Comparative analysis of two Caenorhabditis elegans kinesins KLP-6 and UNC-104 reveals common and distinct activation mechanisms in kinesin-3

Reviewer #1 (Public Review):

The regulation of motor autoinhibition and activation is essential for efficient intracellular transport. This manuscript used biochemical approaches to explore two members in the kinesin-3 family. They found that releasing UNC-104 autoinhibition triggered its dimerization whereas unlocking KLP-6 autoinhibition is insufficient to activate its processive movement, which suggests that KLP-6 requires additional factors for activation, highlighting the common and diverse mechanisms underlying motor activation. They also identified a coiled-coil domain crucial for the dimerization and processive movement of UNC-104. Overall, these biochemical and single-molecule assays were well performed, and their data support their statements. The manuscript is also clearly written, and these results will be valuable to the field.

Ideally, the authors can add some in vivo studies to test the physiological relevance of their in vitro findings, given that the lab is very good at worm genetic manipulations. Otherwise, the authors should speculate the in vivo phenotypes in their Discussion, including E412K mutation in UNC-104, CC2 deletion of UNC-104, D458A in KLP-6.

While beyond the scope of this study, can the author speculate on the candidate for an additional regulator to activate KLP-6 in C. elegans?

The authors discussed the differences between their porcine brain MTs and chlamydonomas axonemes in UNC-104 assays. However, the authors did not really retest UNC-104 on axonemes after more than two decades, thereby not excluding other possibilities.

Reviewer #2 (Public Review):

The Kinesin superfamily motors mediate the transport of a wide variety of cargos which are crucial for cells to develop into unique shapes and polarities. Kinesin-3 subfamily motors are among the most conserved and critical classes of kinesin motors which were shown to be self-inhibited in a monomeric state and dimerized to activate motility along microtubules. Recent studies have shown that different members of this family are uniquely activated to undergo a transition from monomers to dimers.

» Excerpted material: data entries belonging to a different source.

$ cat config.mk
export PLATFORM = sky130hd
export DESIGN_NAME = fetch_control
export DESIGN_NICKNAME = d
export VERILOG_FILES = /design/src/rtl/fetch_control.sv
export SDC_FILE = /design/constraint.sdc
export NUM_CORES = 1
export LEC_CHECK = 0
export ABC_CLOCK_PERIOD_IN_PS = 4900
export CAP_MARGIN = 15
export CORE_UTILIZATION = 31
export DETAILED_ROUTE_END_ITERATION = 7
export PLACE_DENSITY = 0.58
export SYNTH_ARGS = -nofsm -noshare
export SYNTH_HDL_FRONTEND = slang
export SYNTH_SLANG_ARGS = --single-unit
$ cat constraint.sdc
create_clock -name clk -period 4.9 [get_ports clk]
set_input_delay 1.47 -clock clk [delete_from_list [all_inputs] [get_ports clk]]
set_output_delay 1.47 -clock clk [all_outputs]
set_load 0.01 [all_outputs]
$ cat src/rtl/fetch_control.sv
// Fetch-stage sequencer: owns the PC, requests instructions from the I-cache,
// and presents each delivered instruction to the fetch pipeline registers.
// Decode back-pressure (stall) holds a returned word until it is accepted.
// A branch redirect (flush) overrides everything else.
module fetch_control #(
    parameter int unsigned WORD_SIZE = 32,
    parameter logic [WORD_SIZE-1:0] RESET_PC = WORD_SIZE'(32'h1000)
) (
    input  logic                 clk,
    input  logic                 rst_n,
    input  logic                 start,
    output logic                 icache_req,
    output logic [WORD_SIZE-1:0] icache_addr,
    input  logic                 icache_ready,
    input  logic [WORD_SIZE-1:0] icache_data,
    input  logic                 stall,
    input  logic                 redirect_valid,
    input  logic [WORD_SIZE-1:0] redirect_pc,
    output logic [WORD_SIZE-1:0] pc_out,
    output logic [WORD_SIZE-1:0] instruction_out,
    output logic                 active_out,
    output logic                 flush_out
);

    localparam int unsigned W = WORD_SIZE;

    typedef enum logic [2:0] {
        S_IDLE  = 3'd0,
        S_REQ   = 3'd1,
        S_WAIT  = 3'd2,
        S_HOLD  = 3'd3,
        S_DRAIN = 3'd4
    } state_t;

    state_t         state_q, state_d;
    logic [W-1:0]   pc_q, pc_d;
    logic [W-1:0]   buf_q, buf_d;
    logic           req_d;
    logic [W-1:0]   addr_d;
    logic [W-1:0]   pc_out_d;
    logic [W-1:0]   instr_d;
    logic           active_d;
    logic           flush_d;

    logic [W-1:0]   pc_inc;
    logic [W-1:0]   redirect_target;
    state_t         resume;

    // Sequential PC increment (wraps modulo 2^W) and word-aligned redirect target
    assign pc_inc          = pc_q + W'(4);
    assign redirect_target = {redirect_pc[W-1:2], 2'b00};
    assign resume          = start ? S_REQ : S_IDLE;

    // Next-state and next-output logic; redirect takes priority over everything
    always_comb begin
        state_d  = state_q;
        pc_d     = pc_q;
        buf_d    = buf_q;
        req_d    = icache_req;
        addr_d   = icache_addr;
        pc_out_d = pc_out;
        instr_d  = instruction_out;
        active_d = 1'b0;
        flush_d  = 1'b0;

        if (redirect_valid) begin
            pc_d    = redirect_target;
            flush_d = 1'b1;
            case (state_q)
                S_IDLE: state_d = S_IDLE;
                S_REQ,
                S_HOLD: state_d = resume;
                S_WAIT,
                S_DRAIN: begin
                    // An outstanding request must complete before a new one is issued
                    if (icache_ready) begin
                        req_d   = 1'b0;
                        state_d = S_REQ;
                    end else begin
                        state_d = S_DRAIN;
                    end
                end
                default: state_d = S_IDLE;
            endcase
        end else begin
            case (state_q)
                S_IDLE: begin
                    if (start) begin
                        state_d = S_REQ;
                    end
                end
                S_REQ: begin
                    req_d   = 1'b1;
                    addr_d  = pc_q;
                    state_d = S_WAIT;
                end
                S_WAIT: begin
                    if (icache_ready) begin
                        req_d = 1'b0;
                        if (!stall) begin
                            pc_out_d = pc_q;
                            instr_d  = icache_data;
                            active_d = 1'b1;
                            pc_d     = pc_inc;
                            state_d  = resume;
                        end else begin
                            buf_d   = icache_data;
                            state_d = S_HOLD;
                        end
                    end
                end
                S_HOLD: begin
                    if (!stall) begin
                        pc_out_d = pc_q;
                        instr_d  = buf_q;
                        active_d = 1'b1;
                        pc_d     = pc_inc;
                        state_d  = resume;
                    end
                end
                S_DRAIN: begin
                    if (icache_ready) begin
                        req_d   = 1'b0;
                        state_d = resume;
                    end
                end
                default: state_d = S_IDLE;
            endcase
        end
    end

    // State, PC, hold buffer and registered outputs
    always_ff @(posedge clk or negedge rst_n) begin
        if (!rst_n) begin
            state_q         <= S_IDLE;
            pc_q            <= RESET_PC;
            buf_q           <= '0;
            icache_req      <= 1'b0;
            icache_addr     <= '0;
            pc_out          <= '0;
            instruction_out <= '0;
            active_out      <= 1'b0;
            flush_out       <= 1'b0;
        end else begin
            state_q         <= state_d;
            pc_q            <= pc_d;
            buf_q           <= buf_d;
            icache_req      <= req_d;
            icache_addr     <= addr_d;
            pc_out          <= pc_out_d;
            instruction_out <= instr_d;
            active_out      <= active_d;
            flush_out       <= flush_d;
        end
    end

endmodule

==> flow_summary.json, run 1 <==
{
  "vias": 5291,
  "postRouteAntennaNets": 0,
  "routed.top_layer": "met4",
  "fin_crit_sh_pct": 65.5,
  "post_cts_resized": 0,
  "ir_drop_mv": 0.285,
  "drv_cap": 0,
  "place_area_sq_um": 8930,
  "r2r_end": "instruction_out[10]",
  "crit_type": "primary input to flip-flop",
  "worst_slack_ns": 1.69,
  "dp_slack_ns": 1.23,
  "route.met2.wl_microns": 7930,
  "arrival_ns": 3.55,
  "cts_buffers": 17,
  "ys.flop_type": "dfrtp_1",
  "synth_top_area_share_pct": 56.5,
  "ys_async_sr_fraction_pct": 100,
  "r2r-start": "state_q[1]",
  "viasPerCell": 4.86,
  "synth_compound_area_share_pct": 8.48,
  "die_y_microns": 153,
  "slew_viol_final": 0,
  "clockBufferDepth": 2,
  "cp_max_fo": 11,
  "hold_viol": 0,
  "postSynthCellCount": 643,
  "clk_pin_slew_ns": 0.06,
  "h-tree-depth": 4,
  "synth-edff-count": 0,
  "hold_buffers": 0,
  "synth_top_family_by_area": "simple AND/OR/NAND/NOR gates",
  "end_kind": "flip-flop",
  "wl_microns": 17700,
  "post_cts_buffers": 0,
  "power_leakage_nw": 4.23,
  "grt_usage_pct": 15.8,
  "skew_ns": 0.00923,
  "gp_congestion": 0.750,
  "max_slew_margin_pct": 29.0,
  "violations": "design-rule violations",
  "synth_mux_area_share_pct": 14.8,
  "hold-worst-slack_ns": 0.473,
  "port_buffers": 162,
  "synth_area_sq_um": 7040,
  "synthXorXnorAreaFrac_pct": 1.12,
  "hold_depth": 2,
  "power.density_nw_per_um2": 572,
  "synth.yosys.warnings": 0,
  "grt_max_degree": 103,
  "fin_nets": 866,
  "io_pins": 169,
  "die_width_microns": 153,
  "layout-drive-gt1-share_pct": 14.0,
  "rows": 54,
  "min_path_type": "flip-flop to flip-flop",
  "reg2reg_depth": 4,
  "netlist_top_cells_area": "dfrtp_1, mux2_2, nand2_1",
  "cts_tree": "built",
  "finalSetupTns_ns": 0,
  "yosysSeqAreaShare_pct": 56.9,
  "grt_pass1_wl_microns": 29000,
  "yosysTopAreaCell": "dfrtp_1",
  "yosys-top-cells-count": "dfrtp_1, nand2_1, mux2_2",
  "ys_types": 50,
  "min_period_ns": 3.21,
  "overflow": 0,
  "max_freq_mhz": 312,
  "detail_route.wl_per_cell_microns": 16.3,
  "drt_iter0_markers": 196,
  "core_area_sq_um": 22000,
  "synth_seq_cells": 160,
  "worstMarginPinSlew_ns": 1.06,
  "cp-start-kind": "primary input",
  "avgSynthCellArea_sq_um": 10.9,
  "min-delay-start": "pc_out[27]",
  "final_area_sq_um": 9510,
  "dr_wl_met3_microns": 1420,
  "status": "complete, but fails checks",
  "first_global_vias": 5191,
  "insertion_delay_ns": 0.43,
  "setup_viol": 0,
  "dieArea_sq_um": 23300,
  "antenna_found_initial": 0,
  "drc_errors": 14,
  "synthAdderAreaFrac_pct": 0.178,
  "wl_met1_microns": 8180,
  "crit_required_ns": 5.24,
  "synth-simple-area-share_pct": 15.5,
  "reg2reg_setup_slack_ns": 2.48,
  "clock_sinks": 160,
  "area_growth_pct": 35.1,
  "synth.most_common_cell": "dfrtp_1",
  "hold_end": "pc_out[27]",
  "dpl.hpwl_microns": 11600,
  "drt-pass1-iter-count": 8,
  "start_util_pct": 32.0,
  "diodes": 0,
  "root_buffer": "clkbuf_16",
  "rsz0062_at_grt": "no"
}
[kinds of logic (layout without fill, tap and decap cells)]
| group | Yosys count | after routing |
|---|---|---|
| simple gates | 233 | 233 |
| flops | 160 | 160 |
| compound gates | 97 | 97 |
| mux | 96 | 96 |
| buf+inv | 46 | 208 |
| xor+xnor | 9 | 9 |
| fa+ha+maj | 1 | 1 |
| other cells | 1 | 4 |
[power breakdown]
| group | leakage [nW] | switching, mW | internal (mW) |
|---|---|---|---|
| sequential | 1.96 | 0.322 | 1.87 |
| clock | 0.270 | 0.577 | 0.757 |
| combinational | 2.00 | 0.787 | 1.13 |
[worst max path at each step]
stage / from / cells past startpoint / slack (ns) / endpoint
5_1_grt: icache_ready / 5 / 1.52 / pc_q[22]
6_report: icache_ready / 5 / 1.69 / pc_q[22]
4_1_cts: icache_ready / 6 / 1.69 / pc_out[30]
3_3_place_gp: icache_ready / 6 / 1.22 / pc_out[26]
3_5_place_dp: icache_ready / 6 / 1.23 / pc_out[12]
2_1_floorplan: stall / 5 / 2.01 / pc_q[27]
[placed cells by master, fill, tap and decap left out, drive strengths merged, types with 3 or more instances in the layout]
cell type      instances
nor2                  22
mux2                  62
nor4                   3
conb                   4
a31oi                 18
or3                    3
o21ai                 47
nand4                 10
mux2i                 34
clkinv                 3
dfrtp                159
xnor2                  5
clkbuf                18
nand2b                 4
nor3                   4
clkinvlp               5
nand2                144
inv                    9
nand3                  9
clkdlybuf4s50        161
xor2                   4
nor2b                  3
or4                   17
o31ai                 17
buf                   10
and3                   7
[critical path, cell delays in order]
cell and delay [ns]:
clkdlybuf4s50_1 0.59, o21ba_2 0.29, nand4_1 0.42, or4_1 0.60, a31oi_1 0.17
[layer usage]
metal / track usage [%] / vias to the layer above
met1: 21.2 / 2565
li1: - / 2568
met3: 5.20 / 13
met4: 4.81 / 0
met2: 24.2 / 145
met5: 0 / -
[area by class of cell]
class / count / area (sq um)
clock buffers: 18 / 429
clock inverters: 14 / 155
fillers: 2111 / 12500
inverters: 5 / 18.8
multi-input cells: 440 / 2850
flip-flops and latches: 160 / 4010
well taps: 280 / 350
repair buffers: 171 / 1700
[metrics by stage]
step | utilization (%) | power (mW) | std cells
final | 43.2 | 5.44 | 1088
after global placement | 40.5 | 4.12 | 1056
after global routing | 43.2 | 5.78 | 1088
after detailed placement | 40.5 | 4.16 | 1056
after floorplan | - | 3.08 | 646
after CTS | 43.2 | 5.52 | 1088
[sequential cells by signal, summed over array words and instances (netlist names)]
signal and count:
active_out 1, pc_q 30, icache_addr 30, pc_out 30, flush_out 1, icache_req 1, instruction_out 32, state_q 3
buf_q 32
Note: power is estimated with default switching activity, not from simulation.
==> inputs of run 2 (changes only) <==
ABC_CLOCK_PERIOD_IN_PS = 3100   (was 4900)
clock period = 3.1 ns   (was 4.9 ns; I/O delays follow)
==> flow_summary.json, run 2 (synthesis results as in run 1) <==
{
  "min_path_type": "primary input to async pin",
  "hold_buffers": 0,
  "rsz0062_at_grt": "no",
  "vias": 5362,
  "dpl.hpwl_microns": 12100,
  "grt_pass1_wl_microns": 29400,
  "crit_family": "simple AND/OR/NAND/NOR gates",
  "clk_pin_slew_ns": 0.07,
  "drt-pass1-iter-count": 8,
  "n_fill_cell": 2087,
  "worstMarginPinSlew_ns": 0.588,
  "cp_max_fo": 21,
  "start_util_pct": 32.0,
  "layout-drive-gt1-share_pct": 15.1,
  "post-route-util_pct": 43.7,
  "slowest_delay_ns": 0.52,
  "fin_nets": 876,
  "cp-start-kind": "primary input",
  "drv_cap": 0,
  "power.density_nw_per_um2": 891,
  "power_leakage_nw": 4.30,
  "overflow": 0,
  "crit_buf_inv": 1,
  "h-tree-depth": 4,
  "io_pins": 169,
  "insertion_delay_ns": 0.42,
  "r2r-start": "state_q[1]",
  "rows": 54,
  "first_global_vias": 5255,
  "core_area_sq_um": 22000,
  "r2r_end": "buf_q[1]",
  "port_buffers": 162,
  "hold_viol": 0,
  "pwr-share-comb_pct": 35.7,
  "skew_ns": 0.0139,
  "die_width_microns": 153,
  "final_common_cell": "clkdlybuf4s50_1",
  "crit_cells": 5,
  "cts_buffers": 17,
  "endpoint": "pc_q[31]",
  "viasPerCell": 4.89,
  "grt_max_degree": 56,
  "post_cts_buffers": 0,
  "slew_viol_final": 0,
  "grt_usage_pct": 16.1,
  "power.share.clock_pct": 23.8,
  "dp.cells": 1066,
  "gp_congestion": 0.747,
  "crit_type": "primary input to flip-flop",
  "final_cell_mix": "clkdlybuf4s50_1, dfrtp_1, nand2_1",
  "dieArea_sq_um": 23300,
  "p_total_mw": 8.57,
  "finalSetupTns_ns": 0,
  "post_cts_resized": 0,
  "clock_sinks": 160,
  "crit_required_ns": 3.44,
  "min_period_ns": 2.48,
  "crit_start": "stall",
  "power_switching_share_pct": 30.6,
  "drt_iter0_markers": 305,
  "stdcell_count": 1097,
  "cts_tree": "built",
  "die_y_microns": 153,
  "p_int_mw": 5.95,
  "reg2reg_setup_slack_ns": 0.86,
  "p_seq_share_pct": 40.4,
  "area_growth_pct": 36.7,
  "arrival_ns": 2.82,
  "p_sw_mw": 2.62,
  "drc_errors": 14,
  "clockBufferDepth": 2,
  "end_kind": "flip-flop",
  "cp_slowest_cell": "or3_4",
  "fin_crit_sh_pct": 80.1,
  "crit_path_cell_trace": "clkdlybuf4s50_1, o21bai_2, or3_4, or4_1, a31oi_1",
  "antenna_found_initial": 1,
  "wl_microns": 17900,
  "max_freq_mhz": 403,
  "detail_route.wl_per_cell_microns": 16.3,
  "reg2reg_depth": 5,
  "setup_viol": 0,
  "postRouteAntennaNets": 0,
  "violations": "design-rule violations",
  "largestRegisters": "buf_q (32), instruction_out (32)",
  "max_slew_margin_pct": 60.8,
  "diodes": 0,
  "root_buffer": "clkbuf_16",
  "status": "complete, but fails checks",
  "ir_drop_mv": 0.432
}
run 2: cell count changes in the layout (fill, tap and decap cells not counted), sizes merged:
cell / before / now
buf: 10 / 20
clkinv: 3 / 9
clkinvlp: 5 / 1
inv: 9 / 7
clkbuf: 18 / 17
run 2: worst min-delay path by stage:
stage | to | depth (start not counted)
6_report | buf_q[26] | 1
5_1_grt | buf_q[26] | 1
4_1_cts | buf_q[26] | 1
3_5_place_dp | pc_out[18] | 2
3_3_place_gp | instruction_out[17] | 2
2_1_floorplan | buf_q[1] | 1
run 2: power by group through the flow:
stage | Sequential [mW] | Combinational (mW) | Clock, mW
2_1_floorplan | 3.70 | 1.18 | 0
3_3_place_gp | 3.48 | 3.08 | 0
3_5_place_dp | 3.51 | 3.10 | 0
4_1_cts | 3.48 | 3.11 | 2.12
5_1_grt | 3.61 | 3.32 | 2.20
6_report | 3.47 | 3.06 | 2.04
run 2: worst register-to-register path, delay by kind of cell, from the launching register on:
kind                   cells  cell delay (ns)
buffers and inverters      1             0.27
flip-flops                 1             0.60
multiplexers               1             0.37
AND/OR/NAND/NOR            3             0.87
run 2: cell type report:
type | count | area, sq um | share of cell area, %
clock buffer | 17 | 425 | 4.42
timing repair buffer | 181 | 1830 | 19.0
multi-input combinational | 440 | 2850 | 29.6
tap | 280 | 350 | 3.64
inverter | 5 | 18.8 | 0.195
clock inverter | 14 | 141 | 1.47
sequential | 160 | 4010 | 41.6
run 2: through the flow:
step                      hold WS (ns)  setup WS (ns)  instance area, sq um
after global placement           0.460          0.203                  9050
after detailed placement         0.461          0.184                  9050
final                            0.463          0.618                  9620
after CTS                        0.465          0.626                  9620
after floorplan                  0.464          0.747                  7050
after global routing             0.481          0.556                  9620
run 2: per-layer routing:
metal	wire length, microns	GRT usage (%)	up-vias
li1	-	-	2588
met3	1500	5.89	13
met4	146	4.04	2
met2	7940	24.5	146
met5	13	0	-
met1	8270	21.6	2613
==> RTL change: new RTL, config.mk and constraints of run 2 <==
Change the parameter `WORD_SIZE` from 32 to 64.
--- a/src/rtl/fetch_control.sv
+++ b/src/rtl/fetch_control.sv
@@ -4,5 +4,5 @@
 // A branch redirect (flush) overrides everything else.
 module fetch_control #(
-    parameter int unsigned WORD_SIZE = 32,
+    parameter int unsigned WORD_SIZE = 64,
     parameter logic [WORD_SIZE-1:0] RESET_PC = WORD_SIZE'(32'h1000)
 ) (
Interface: changed (5 resized); port bits go from 169 to 329. No check against the original RTL was run, so the function may have changed too.
==> RTL change against run 2 <==
- final area grew 100%
- sequential power grew 94%
- area after synthesis grew 97%
- wire length grew 110%
- worst setup slack lost 0.092 ns
- hold slack lost 0.12 ns
- power grew 95%
- sequential cell count grew 160
- critical endpoint is now pc_q[41]
- largest power group unchanged
==> RTL change: results (changes against run 2) <==
- Status: finished clean (was complete, but fails checks).
- Most instantiated cells after synthesis: sky130_fd_sc_hd__dfrtp_1 (319), sky130_fd_sc_hd__mux2_2 (191), sky130_fd_sc_hd__nor2_1 (101), sky130_fd_sc_hd__a21oi_1 (67), sky130_fd_sc_hd__mux2i_1 (66) (was sky130_fd_sc_hd__dfrtp_1 (159), sky130_fd_sc_hd__nand2_1 (144), sky130_fd_sc_hd__mux2_2 (61), sky130_fd_sc_hd__o21ai_0 (47), sky130_fd_sc_hd__mux2i_1 (34)).
- The initial DRC count is 505 (was 305).
- The total wirelength of the detailed-routed design came to 38350 um (was 17880 um).
- The met1 track demand over resource in global routing is 21.50% (was 21.58%).
- The via density per instance is 4.814 (was 4.888).
- The fraction of the yosys area taken by sequential cells is 57.79% (was 56.89%).
- The destination of the worst register-to-register timing path is pc_q[41] (was buf_q[1]).
- The reg-to-reg critical path startpoint is pc_q[23] (was state_q[1]).
- The maximum clock insertion buffer count is 3 (was 2).
- The worst vdd rail ir drop was 439.6 uV (was 432.1 uV).
- The global routing met2 resource utilization is 27.06% (was 24.51%).
- The maximum fanout along the worst path was 7 (was 21).
- The global routing met3 resource utilization is 4.511% (was 5.887%).
- The worst-case clock skew came to 0.01541 ns (was 0.01385 ns).
- The global-route usage over all layers is 16.68% (was 16.09%).
- The number of filler cells placed in the layout is 4209 (was 2087).
- The HPWL reported at the end of detailed placement is 26520 um (was 12060 um).
- The number of antenna violations at the first check in global routing is 2 (was 1).
- The critical path arrival is 3.02 ns (was 2.82 ns).
- The minimum setup slack among reg-to-reg paths is 0.53 ns (was 0.86 ns).
- The number of input and output port buffers inserted was 322 (was 162).
- The first-pass GRT wire length came to 58910 um (was 29400 um).
- The clock latency on the worst-skew pair was 0.54 ns (was 0.42 ns).
- The static leakage is 8.231 nW (was 4.304 nW).
- Area contributors post-synth: sky130_fd_sc_hd__dfrtp_1 (58%), sky130_fd_sc_hd__mux2_2 (16%), sky130_fd_sc_hd__mux2i_1 (4.8%) (was sky130_fd_sc_hd__dfrtp_1 (57%), sky130_fd_sc_hd__mux2_2 (9.8%), sky130_fd_sc_hd__nand2_1 (7.7%)).
- The cell count after synthesis is 1152 (was 643).
- The number of buffers created by CTS is 38 (was 17).
- The total via count after detailed routing is 10120 (was 5362).
- The largest net degree at the start of global routing was 86 (was 56).
- The number of distinct library cells after synthesis came to 49 (was 50).
- The worst relative slew slack was 46.18% (was 60.82%).
- The total iterations of the first detailed-routing run is 4 (was 8).
RTL change: cell count changes in the layout (fill, tap and decap cells not counted), moves of 65 or more:
cell	change
sky130_fd_sc_hd__dfrtp_1	+160
sky130_fd_sc_hd__clkdlybuf4s50_1	+159
sky130_fd_sc_hd__mux2_2	+130
sky130_fd_sc_hd__nand2_1	-80
sky130_fd_sc_hd__nor2_1	+79
sky130_fd_sc_hd__a21oi_1	+65
RTL change: worst max path at each step:
stage                    from    endpoint  slack [ns]  cells past startpoint
4_1_cts              pc_q[23]    pc_q[45]        0.54                      5
2_1_floorplan  redirect_valid   buf_q[10]        0.56                      5
3_5_place_dp            stall  pc_out[16]       -0.02                      7
3_3_place_gp            stall   pc_out[9]       -0.03                      7
6_report             pc_q[23]    pc_q[41]        0.53                      5
5_1_grt              pc_q[23]    pc_q[41]        0.30                      5
RTL change: final cells by class:
| cell class | count | area (um^2) | area share (%) |
|---|---|---|---|
| flip-flops and latches | 320 | 8009 | 41.60 |
| multi-input cells | 761 | 5569 | 28.93 |
| repair buffers | 358 | 3643 | 18.93 |
| clock buffers | 55 | 1136 | 5.901 |
| well taps | 592 | 740.7 | 3.847 |
| clock inverters | 10 | 131.4 | 0.6824 |
| inverters | 6 | 22.52 | 0.1170 |
RTL change: critical path, stage by stage, from the launching register on:
cell,delay (ns)
sky130_fd_sc_hd__dfrtp_1,0.47
sky130_fd_sc_hd__nand3_1,0.25
sky130_fd_sc_hd__nor4_1,0.77
sky130_fd_sc_hd__nand4_1,0.39
sky130_fd_sc_hd__or3_1,0.43
sky130_fd_sc_hd__a31oi_1,0.17
RTL change: layer usage:
| metal | vias up | share of wire, % |
|---|---|---|
| met4 | 4 | 2.2 |
| met2 | 231 | 48 |
| li1 | 4789 | - |
| met3 | 53 | 6.3 |
| met1 | 5043 | 43 |
| met5 | - | 0.052 |
RTL change: power by group:
group	internal, mW	switching, mW
clock network	2.78	1.75
logic	3.36	2.11
registers	5.77	0.952
total	11.9	4.81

Niwa and colleagues study two well-described members of the kinesin-3 superfamily, unc104 and KLP6, to uncover the mechanism of monomer to dimer transition upon activation. Their studies reveal that although both Unc104 and KLP6 are both self-inhibited monomers, their propensities for forming dimers are quite different. The authors relate this difference to a region in the molecules called CC2 which has a higher propensity for forming homodimers. Unc104 readily forms homodimers if its self-inhibited state is disabled while KLP6 does not.

The work suggests that although mechanisms for self-inhibited monomeric states are similar, variations in the kinesin-3 dimerization may present a unique form of kinesin-3 motor regulation with implications on the forms of motility functions carried out by these unique kinesin-3 motors.

Reviewer #3 (Public Review):

In this work, Kita et al., aim to understand the activation mechanisms of the kinesin-3 motors KLP-6 and UNC-104 from C. elegans. As with many other motor proteins involved in intracellular transport processes, KLP-6 and UNC-104 motors suppress their ATPase activities in the absence of cargo molecules. Relieving the autoinhibition is thus a crucial step that initiates the directional transport of intracellular cargo. To investigate the activation mechanisms, the authors make use of mass photometry to determine the oligomeric states of the full-length KLP-6 and the truncated UNC-104(1-653) motors at sub-micromolar concentrations. While full-length KLP-6 remains monomeric, the truncated UNC-104(1-653) displays a sub-population of dimeric motors that is much more pronounced at high concentrations, suggesting a monomer-to-dimer conversion. The authors push this equilibrium towards dimeric UNC-104(1-653) motors solely by introducing a point mutation into the coiled-coil domain and ultimately unleashing a robust processivity of the UNC-104 dimer. The authors find that the same mechanistic concept does not apply to the KLP-6 kinesin-3 motor, suggesting an alternative activation mechanism of the KLP-6 that remains to be resolved. The present study encourages further dissection of the kinesin-3 motors with the goal of uncovering the main factors needed to overcome the 'self-inflicted' deactivation.